Will I have a heart attack? This AI can predict more accurately than doctors
The machine learning mechanism picks up lifestyle risk factors not usually considered by doctors.
Heart attacks can be hard to anticipate and those who experience it for the first time are rather clueless about its symptoms. Now, scientists have devised a mechanism where artificial intelligence (AI) can teach itself to predict heart attacks even better than doctors.
While doctors are known to follow certain risk factors like age, cholesterol level, blood pressure and more to determine heart attacks, the new machine learning mechanism teaches itself to pick up other disease and lifestyle factors that may contribute to the attack. This is particularly important as the average age of those suffering heart attacks has come down in the past few decades owing to significant lifestyle changes.
An estimated 20 million people die every year from the effects of cardiovascular disease that include heart attacks, strokes, blocked arteries, and other circulatory system malfunctions. To predict these doctors use guidelines given by the American College of Cardiology/American Heart Association (ACC/AHA) that are based on eight major risk factors.
But these factors alone are too simplistic to predict heart attacks accurately.
"There's a lot of interaction in biological systems," says Stephen Weng, an epidemiologist at the University of Nottingham and member of the research team. "What computer science allows us to do is to explore those associations," he says referring to the new AI algorithm.
Weng and his team compared the use of the regular ACC/AHA guidelines with four machine-learning algorithms — random forest, logistic regression, gradient boosting, and neural networks —all of which have picked up the various risk factors involved in heart diseases.

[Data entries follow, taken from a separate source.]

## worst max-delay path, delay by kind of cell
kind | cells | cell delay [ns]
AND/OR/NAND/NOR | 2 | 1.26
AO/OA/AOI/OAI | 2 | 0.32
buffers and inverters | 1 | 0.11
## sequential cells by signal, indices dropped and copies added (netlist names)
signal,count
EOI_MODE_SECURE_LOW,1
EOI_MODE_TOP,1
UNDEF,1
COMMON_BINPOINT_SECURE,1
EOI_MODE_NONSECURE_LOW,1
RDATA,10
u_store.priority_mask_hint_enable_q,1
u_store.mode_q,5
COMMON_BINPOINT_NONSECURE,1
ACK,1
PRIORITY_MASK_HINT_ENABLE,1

The results of the comparison showed, all four AI techniques analysed patient data well and that too without any human instruction.

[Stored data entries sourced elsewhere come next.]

**src/design/l2ctl_pkg.sv**
```systemverilog
/*
  l2ctl_pkg: register offsets, field positions, reset values and modes of
  the l2 cache general control block.
  Assumes: a 32-bit apb register bus, one clock domain.
*/
package l2ctl_pkg;

  // ----------------------------------------------------------------------
  // register map
  // ----------------------------------------------------------------------
  localparam logic [11:0] GEN_CTRL_OFFSET  = 12'h000;
  localparam logic [11:0] CACHE_STAT_OFFSET = 12'h020;
  localparam int          REG_WIDTH        = 16;

  // ----------------------------------------------------------------------
  // general control fields
  // ----------------------------------------------------------------------
  localparam int BADAP_BIT   = 13;
  localparam int FRCP_BIT    = 12;
  localparam int FRCV_BIT    = 11;
  localparam int FRCD_BIT    = 10;
  localparam int FRCTAG_BIT  = 9;
  localparam int IGNTAG_BIT  = 8;
  localparam int LONGWR_BIT  = 7;
  localparam int NOALLOC_BIT = 6;
  localparam int EN_BIT      = 5;
  localparam int WIDE_BIT    = 4;
  localparam int ARB_LO_BIT  = 1;

  localparam logic [15:0] GEN_CTRL_RESET = 16'h0000;
  localparam logic [15:0] GEN_CTRL_WMASK = 16'h3FE6;

  // ----------------------------------------------------------------------
  // arbitration modes
  // ----------------------------------------------------------------------
  localparam logic [1:0] ARB_DMA        = 2'h2;
  localparam logic [1:0] ARB_DMA_STRONG = 2'h3;

  // data ram write hold in bus cycles
  localparam logic [1:0] WR_CYCLES_SHORT = 2'h1;
  localparam logic [1:0] WR_CYCLES_LONG  = 2'h2;

  typedef enum logic [1:0] {
    GRANT_NONE,
    GRANT_CPU,
    GRANT_DMA
  } grant_t;

endpackage

```
**src/design/l2_cache_req_if.sv**
```systemverilog
/*
  l2_cache_req_if: probe and fill signals passed between the control top and
  the cache sequencer.
  Assumes: single clock, driven only inside the design.
*/
`timescale 1ns/1ps
`default_nettype none
interface l2_cache_req_if;
  logic       probe;
  logic       hit_tag;
  logic       tag_par_ok;
  logic       line_valid;
  logic       line_dirty;
  logic       cpu_write;
  logic       data_wr;
  logic       probe_q;
  logic       miss;
  logic       victim_wb;
  logic       fill;
  logic       fill_valid;
  logic       fill_dirty;
  logic       fill_par;
  logic       fill_bad_ap;
  logic       data_we;
  modport ctrl (output probe, hit_tag, tag_par_ok, line_valid, line_dirty, cpu_write,
                data_wr, input probe_q, miss, victim_wb, fill, fill_valid, fill_dirty,
                fill_par, fill_bad_ap, data_we);
  modport seq (input probe, hit_tag, tag_par_ok, line_valid, line_dirty, cpu_write,
               data_wr, output probe_q, miss, victim_wb, fill, fill_valid, fill_dirty,
               fill_par, fill_bad_ap, data_we);
endinterface
`default_nettype wire

```
**src/design/l2_cache_seq.sv**
```systemverilog
/*
  l2_cache_seq: one-cycle tag probe decision, fill tag controls and data ram
  write hold.
  Assumes: probe requests are single pulses spaced by at least three cycles.
*/
`timescale 1ns/1ps
`default_nettype none
module l2_cache_seq (
  // clock and reset
  input  wire logic       clk,
  input  wire logic       reset_n,
  // mode bits
  input  wire logic [15:0] ctrl,
  // probe and fill
  l2_cache_req_if.seq      rq
);

  typedef struct packed {
    logic       probe;
    logic       miss;
    logic       victim_wb;
    logic       fill;
    logic       fill_valid;
    logic       fill_dirty;
    logic       fill_par;
    logic       fill_bad_ap;
    logic [1:0] wr_cnt;
  } seq_t;

  seq_t s_q;
  seq_t s_d;

  always_comb begin
    logic en;
    logic ign;
    logic hit;
    en  = ctrl[l2ctl_pkg::EN_BIT];
    ign = ctrl[l2ctl_pkg::IGNTAG_BIT];
    hit = 1'b0;
    s_d = s_q;
    s_d.probe = rq.probe && en; // [RULE_14]
    // ignore tag: every probe misses an invalid line, victims dropped
    if (!ign) begin
      hit = rq.hit_tag && rq.line_valid && rq.tag_par_ok;
    end
    s_d.miss      = s_d.probe && !hit; // [RULE_11]
    s_d.victim_wb = s_d.probe && !hit && !ign && rq.line_valid && rq.line_dirty; // [RULE_11]
    // no allocate on cpu writes
    s_d.fill = s_d.miss && !(rq.cpu_write && ctrl[l2ctl_pkg::NOALLOC_BIT]); // [RULE_13]
    // force tag still fills data; tag controls come from the force bits
    if (ctrl[l2ctl_pkg::FRCTAG_BIT]) begin
      s_d.fill_valid = ctrl[l2ctl_pkg::FRCV_BIT]; // [RULE_09]
      s_d.fill_dirty = ctrl[l2ctl_pkg::FRCD_BIT]; // [RULE_09]
    end else begin
      s_d.fill_valid = 1'b1 | ctrl[l2ctl_pkg::FRCV_BIT]; // [RULE_07]
      s_d.fill_dirty = rq.cpu_write | ctrl[l2ctl_pkg::FRCD_BIT]; // [RULE_08]
    end
    s_d.fill_par    = ctrl[l2ctl_pkg::FRCP_BIT]; // [RULE_06]
    s_d.fill_bad_ap = ctrl[l2ctl_pkg::BADAP_BIT]; // [RULE_05]
    // data ram write held one or two cycles
    if (rq.data_wr && en) begin
      s_d.wr_cnt = ctrl[l2ctl_pkg::LONGWR_BIT] ? l2ctl_pkg::WR_CYCLES_LONG
                                               : l2ctl_pkg::WR_CYCLES_SHORT; // [RULE_12]
    end else if (s_q.wr_cnt != 2'h0) begin
      s_d.wr_cnt = s_q.wr_cnt - 2'h1;
    end
  end

  always_ff @(posedge clk or negedge reset_n) begin
    if (!reset_n) begin
      s_q <= '0;
    end else begin
      s_q <= s_d;
    end
  end

  assign rq.probe_q     = s_q.probe;
  assign rq.miss        = s_q.miss;
  assign rq.victim_wb   = s_q.victim_wb;
  assign rq.fill        = s_q.fill;
  assign rq.fill_valid  = s_q.fill_valid;
  assign rq.fill_dirty  = s_q.fill_dirty;
  assign rq.fill_par    = s_q.fill_par;
  assign rq.fill_bad_ap = s_q.fill_bad_ap;
  assign rq.data_we     = s_q.wr_cnt != 2'h0;

  // ----------------------------------------------------------------------
  // checks
  // ----------------------------------------------------------------------
  no_probe_off_a: assert property (@(posedge clk) disable iff (!reset_n) // [RULE_14]
    !ctrl[l2ctl_pkg::EN_BIT] |=> !s_q.probe)
    else $error("probe while cache disabled");
  ign_miss_a: assert property (@(posedge clk) disable iff (!reset_n) // [RULE_11]
    rq.probe && ctrl[l2ctl_pkg::EN_BIT] && ctrl[l2ctl_pkg::IGNTAG_BIT]
    |=> s_q.miss && !s_q.victim_wb)
    else $error("ignore tag probe did not miss cleanly");
  long_wr_a: assert property (@(posedge clk) disable iff (!reset_n) // [RULE_12]
    rq.data_wr && ctrl[l2ctl_pkg::EN_BIT] && ctrl[l2ctl_pkg::LONGWR_BIT]
    |=> rq.data_we [*2])
    else $error("long write not held two cycles");
  // short write: enable seen one edge after the request, gone the edge after
  short_wr_a: assert property (@(posedge clk) disable iff (!reset_n) // [RULE_12]
    rq.data_wr && ctrl[l2ctl_pkg::EN_BIT] && !ctrl[l2ctl_pkg::LONGWR_BIT]
    ##1 !rq.data_wr |-> rq.data_we ##1 !rq.data_we)
    else $error("short write length wrong");
  no_alloc_a: assert property (@(posedge clk) disable iff (!reset_n) // [RULE_13]
    rq.cpu_write && ctrl[l2ctl_pkg::NOALLOC_BIT] |=> !s_q.fill)
    else $error("cpu write allocated");
  frc_tag_a: assert property (@(posedge clk) disable iff (!reset_n) // [RULE_09]
    ctrl[l2ctl_pkg::FRCTAG_BIT] |=> s_q.fill_valid == $past(ctrl[l2ctl_pkg::FRCV_BIT]))
    else $error("force tag valid mismatch");
  bad_ap_a: assert property (@(posedge clk) disable iff (!reset_n) // [RULE_05]
    ctrl[l2ctl_pkg::BADAP_BIT] |=> s_q.fill_bad_ap)
    else $error("bad address parity not forced");
  frc_par_a: assert property (@(posedge clk) disable iff (!reset_n) // [RULE_06]
    ctrl[l2ctl_pkg::FRCP_BIT] |=> s_q.fill_par)
    else $error("fill parity not forced");
  fill_cov: cover property (@(posedge clk) disable iff (!reset_n) s_q.fill);
  victim_cov: cover property (@(posedge clk) disable iff (!reset_n) s_q.victim_wb);
  long_cov: cover property (@(posedge clk) disable iff (!reset_n)
    rq.data_we && ctrl[l2ctl_pkg::LONGWR_BIT]);

endmodule
`default_nettype wire

```
**src/design/l2_cache_general_control.sv**
```systemverilog
/*
  l2_cache_general_control: apb slave holding the 16-bit general control
  register, cache status register, bus arbiter and the cache sequencer.
  Assumes: apb master per protocol; memory width strap is static.
*/
//
// Function
// RULE_01 - registers are sixteen bits, each on its own line-aligned address
// RULE_02 - reads never change register contents or controller state
// RULE_03 - software writes zero into every unspecified bit
// RULE_04 - only bits 15:0 are defined; upper bus bits read zero, ignored
// RULE_05 - force bad address parity writes wrong tag address parity
// RULE_06 - force parity sets tag control parity on next fill
// RULE_07 - force valid sets valid bit on next fill
// RULE_08 - force dirty sets dirty bit on next fill
// RULE_09 - force tag still fills, using force bits as tag controls
// RULE_10 - software flushes by force tag, valid clear, sweeping addresses
// RULE_11 - ignore tag makes every probe a miss, victims dropped
// RULE_12 - long write holds data ram writes two cycles
// RULE_13 - no allocate stops cpu writes from filling lines
// RULE_14 - cache enable clear at reset stops all tag probes
// RULE_15 - memory width field mirrors the width input pin
// RULE_16 - arbitration 0x gives cpu priority, 10 gives dma priority
// RULE_17 - arbitration 11 gives strong dma priority
// RULE_18 - reserved bits read zero and ignore writes
`timescale 1ns/1ps
`default_nettype none
module l2_cache_general_control (
  // clock and reset
  input  wire logic        clk,
  input  wire logic        reset_n,
  // apb slave
  input  wire logic        psel,
  input  wire logic        penable,
  input  wire logic        pwrite,
  input  wire logic [11:0] paddr,
  input  wire logic [31:0] pwdata,
  output logic      [31:0] prdata,
  output logic             pready,
  output logic             pslverr,
  // board strap
  input  wire logic        wide_mem,
  // bus requesters
  input  wire logic        cpu_req,
  input  wire logic        dma_req,
  output logic             cpu_gnt,
  output logic             dma_gnt,
  // cache probe requests
  input  wire logic        probe_req,
  input  wire logic        probe_cpu_write,
  input  wire logic        data_wr_req,
  // tag ram read results
  input  wire logic        tag_match,
  input  wire logic        tag_par_ok,
  input  wire logic        tag_valid,
  input  wire logic        tag_dirty,
  // tag and data ram control
  output logic             probe_out,
  output logic             probe_miss,
  output logic             victim_wb,
  output logic             fill_we,
  output logic             fill_valid,
  output logic             fill_dirty,
  output logic             fill_par,
  output logic             fill_bad_addr_par,
  output logic             data_ram_we
);

  // ----------------------------------------------------------------------
  // state
  // ----------------------------------------------------------------------
  typedef struct packed {
    logic [15:0]        ctrl;
    logic               wide;
    logic [31:0]        rdata;
    logic               ready;
    logic               slverr;
    l2ctl_pkg::grant_t  grant;
    logic               dma_streak;
    logic               probe;
    logic               miss;
    logic               victim;
    logic               fill;
    logic               fvalid;
    logic               fdirty;
    logic               fpar;
    logic               fbad;
    logic               dwe;
    logic [15:0]        probes;
  } top_t;

  top_t t_q;
  top_t t_d;

  l2_cache_req_if rq ();

  l2_cache_seq u_seq (
    .clk     (clk),
    .reset_n (reset_n),
    .ctrl    (t_q.ctrl),
    .rq      (rq.seq)
  );

  assign rq.probe      = probe_req;
  assign rq.hit_tag    = tag_match;
  assign rq.tag_par_ok = tag_par_ok;
  assign rq.line_valid = tag_valid;
  assign rq.line_dirty = tag_dirty;
  assign rq.cpu_write  = probe_cpu_write;
  assign rq.data_wr    = data_wr_req;

  // ----------------------------------------------------------------------
  // next state
  // ----------------------------------------------------------------------
  always_comb begin
    logic        access;
    logic [15:0] rd16;
    logic [1:0]  arb;
    access = psel && penable && !t_q.ready;
    rd16   = 16'h0000;
    arb    = t_q.ctrl[l2ctl_pkg::ARB_LO_BIT +: 2];
    t_d = t_q;
    t_d.ready  = 1'b0;
    t_d.slverr = 1'b0;
    t_d.wide   = wide_mem; // [RULE_15]
    // apb: one wait state, answer on the second access-phase edge
    if (access) begin
      t_d.ready = 1'b1;
      unique case (paddr)
        l2ctl_pkg::GEN_CTRL_OFFSET: begin // [RULE_01]
          if (pwrite) begin
            // upper bits and reserved bits dropped on write
            t_d.ctrl = pwdata[15:0] & l2ctl_pkg::GEN_CTRL_WMASK; // [RULE_04] [RULE_18]
          end
          rd16 = t_q.ctrl;
          rd16[l2ctl_pkg::WIDE_BIT] = t_q.wide; // [RULE_15]
        end
        l2ctl_pkg::CACHE_STAT_OFFSET: begin // [RULE_01]
          // read only; writes simply ignored
          rd16 = t_q.probes;
        end
        default: begin
          t_d.slverr = 1'b1;
        end
      endcase
      // reads leave all state untouched
      t_d.rdata = {16'h0000, rd16}; // [RULE_02] [RULE_04]
    end
    // arbitration: grant one requester per cycle
    t_d.grant = l2ctl_pkg::GRANT_NONE;
    if (cpu_req && dma_req) begin
      unique case (arb)
        l2ctl_pkg::ARB_DMA: begin
          t_d.grant = l2ctl_pkg::GRANT_DMA; // [RULE_16]
        end
        l2ctl_pkg::ARB_DMA_STRONG: begin
          // cpu only gets one slot after two dma grants in a row
          t_d.grant = (t_q.dma_streak && t_q.grant == l2ctl_pkg::GRANT_DMA)
                      ? l2ctl_pkg::GRANT_CPU : l2ctl_pkg::GRANT_DMA; // [RULE_17]
        end
        default: begin
          t_d.grant = l2ctl_pkg::GRANT_CPU; // [RULE_16]
        end
      endcase
    end else if (dma_req) begin
      t_d.grant = l2ctl_pkg::GRANT_DMA;
    end else if (cpu_req) begin
      t_d.grant = l2ctl_pkg::GRANT_CPU;
    end
    t_d.dma_streak = (t_d.grant == l2ctl_pkg::GRANT_DMA) && (t_q.grant == l2ctl_pkg::GRANT_DMA);
    // sequencer results registered to keep outputs on flops
    t_d.probe  = rq.probe_q;
    t_d.miss   = rq.miss;
    t_d.victim = rq.victim_wb;
    t_d.fill   = rq.fill;
    t_d.fvalid = rq.fill_valid;
    t_d.fdirty = rq.fill_dirty;
    t_d.fpar   = rq.fill_par;
    t_d.fbad   = rq.fill_bad_ap;
    t_d.dwe    = rq.data_we;
    if (rq.probe_q) begin
      t_d.probes = t_q.probes + 16'h0001;
    end
  end

  always_ff @(posedge clk or negedge reset_n) begin
    if (!reset_n) begin
      t_q       <= '0;
      t_q.ctrl  <= l2ctl_pkg::GEN_CTRL_RESET; // [RULE_14] [RULE_16]
      t_q.grant <= l2ctl_pkg::GRANT_NONE;
    end else begin
      t_q <= t_d;
    end
  end

  // ----------------------------------------------------------------------
  // outputs
  // ----------------------------------------------------------------------
  assign prdata            = t_q.rdata;
  assign pready            = t_q.ready;
  assign pslverr           = t_q.slverr;
  assign cpu_gnt           = t_q.grant == l2ctl_pkg::GRANT_CPU;
  assign dma_gnt           = t_q.grant == l2ctl_pkg::GRANT_DMA;
  assign probe_out         = t_q.probe;
  assign probe_miss        = t_q.miss;
  assign victim_wb         = t_q.victim;
  assign fill_we           = t_q.fill;
  assign fill_valid        = t_q.fvalid;
  assign fill_dirty        = t_q.fdirty;
  assign fill_par          = t_q.fpar;
  assign fill_bad_addr_par = t_q.fbad;
  assign data_ram_we       = t_q.dwe;

  // ----------------------------------------------------------------------
  // checks
  // ----------------------------------------------------------------------
  rd_no_effect_a: assert property (@(posedge clk) disable iff (!reset_n) // [RULE_02]
    psel && penable && !pwrite |=> t_q.ctrl == $past(t_q.ctrl))
    else $error("read altered control register");
  upper_zero_a: assert property (@(posedge clk) disable iff (!reset_n) // [RULE_04]
    pready |-> prdata[31:16] == 16'h0000)
    else $error("upper read data not zero");
  reserved_zero_a: assert property (@(posedge clk) disable iff (!reset_n) // [RULE_18]
    (t_q.ctrl & ~l2ctl_pkg::GEN_CTRL_WMASK) == 16'h0000)
    else $error("reserved control bit set");
  wide_read_a: assert property (@(posedge clk) disable iff (!reset_n) // [RULE_15]
    psel && penable && !pready && !pwrite && paddr == l2ctl_pkg::GEN_CTRL_OFFSET
    |=> prdata[l2ctl_pkg::WIDE_BIT] == $past(t_q.wide))
    else $error("memory width bit wrong");
  cpu_prio_a: assert property (@(posedge clk) disable iff (!reset_n) // [RULE_16]
    cpu_req && dma_req && !t_q.ctrl[2] |=> cpu_gnt)
    else $error("cpu priority not honoured");
  dma_prio_a: assert property (@(posedge clk) disable iff (!reset_n) // [RULE_16]
    cpu_req && dma_req && t_q.ctrl[2:1] == l2ctl_pkg::ARB_DMA |=> dma_gnt)
    else $error("dma priority not honoured");
  strong_dma_a: assert property (@(posedge clk) disable iff (!reset_n) // [RULE_17]
    cpu_req && dma_req && t_q.ctrl[2:1] == l2ctl_pkg::ARB_DMA_STRONG && !dma_gnt
    |=> dma_gnt)
    else $error("strong dma priority lost");
  ready_len_a: assert property (@(posedge clk) disable iff (!reset_n)
    pready |=> !pready)
    else $error("pready longer than one cycle");
  gen_wr_cov: cover property (@(posedge clk) disable iff (!reset_n)
    pready && pwrite && paddr == l2ctl_pkg::GEN_CTRL_OFFSET);
  dma_cov: cover property (@(posedge clk) disable iff (!reset_n) cpu_req && dma_gnt);

endmodule
`default_nettype wire

```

Many of the risk factors the AI identified as strong predictors were not even included in the ACC/AHA guidelines, like mental illness and taking oral steroids. On the other hand, the AI failed to consider diabetes as a risk factor, which is high on the ACC/AHA list.
Weng says it will be easier to include more medical, lifestyle and genetic factors in the algorithms to further improve its accuracy. If implemented successfully the new method could save thousands of lives by alerting patients to get to hospital on time.